ADnEV: Cross-Domain Schema Matching using Deep Similarity Matrix Adjustment and Evaluation
Abstract
Schema matching is a process that serves in integrating structured and semi-structured data. Being a handy tool in multiple contemporary business and commerce applications, it has been investigated in the fields of databases, AI, Semantic Web, and data mining for many years. The core challenge still remains the ability to create quality algorithmic matchers, automatic tools for identifying correspondences among data concepts (e.g., database attributes). In this work, we offer a novel post processing step to schema matching that improves the final matching outcome without human intervention. We present a new mechanism, similarity matrix adjustment, to calibrate a matching result and propose an algorithm (dubbed ADnEV) that manipulates, using deep neural networks, similarity matrices, created by state-of-the-art algorithmic matchers.
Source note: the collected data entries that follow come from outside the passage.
==> flow/design.v (excerpt) <==
module Controller_FIR (
	input	[7:0] 	VPPG,             
	input 		  	Find_Setting,     
	input 		  	CLK,              
	input 		  	rst_n,            
	output 	[6:0] 	DC_Comp,          
	output 	[3:0] 	pga_Gain,         
	output 		  	LED_IR,           
	output 		  	LED_RED,          
	output  [19:0] 	Out_RED_Filtered, 
	output  [19:0] 	Out_IR_Filtered,  
	output  [3:0] 	LED_Drive         
);
	wire [7:0] IR_ADC_Value, RED_ADC_Value;
	wire 	   CLK_Filter;
	reg        CLK_Filter_q;    
	wire       Filter_En;       
	always @(posedge CLK or negedge rst_n) begin
		if (!rst_n) CLK_Filter_q <= 1'b0;
		else        CLK_Filter_q <= CLK_Filter;
	end
	assign Filter_En = CLK_Filter & ~CLK_Filter_q;
    Controller ct(  .Vppg(VPPG), 
                    .Find_Setting(Find_Setting), 
                    .CLK(CLK), 
                    .rst_n(rst_n), 
                    .DC_Comp(DC_Comp), 
                    .PGA_Gain(pga_Gain), 
                    .CLK_Filter(CLK_Filter), 
                    .LED_IR(LED_IR), 
                    .LED_RED(LED_RED),
                    .IR_ADC_Value(IR_ADC_Value), 
                    .RED_ADC_Value(RED_ADC_Value), 
                    .LED_Drive(LED_Drive)); 
	FIR_Filter red( .CLK(CLK),
  ...
For scale: roughly 1000 flip-flops, about 68 I/O pins, about 69000 um2 of cells after synthesis.
Settings: LEC_CHECK=0, ABC_AREA=1, CAP_MARGIN=20, CORE_MARGIN=2, CORE_UTILIZATION=72, CTS_CLUSTER_DIAMETER=224, MAX_ROUTING_LAYER=met4, PLACE_DENSITY_LB_ADDON=0.02, SETUP_SLACK_MARGIN=1.49, SLEW_MARGIN=5; clock period 5.2 ns.
run.sh (not shown) runs the stock make flow with config.mk's settings and CLKGATE_MAP_FILE=.
The starting point finished but failed the layout checks on setup timing.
ADnEV learns two models that iteratively adjust and evaluate the original similarity matrix. We empirically demonstrate the effectiveness of the proposed algorithmic solution for improving matching results, using real-world benchmark ontology and schema sets. We show that ADnEV can generalize into new domains without the need to learn the domain terminology, thus allowing cross-domain learning. We also show ADnEV to be a powerful tool in handling schemata which matching is particularly challenging. Finally, we show the benefit of using ADnEV in a related integration task of ontology alignment.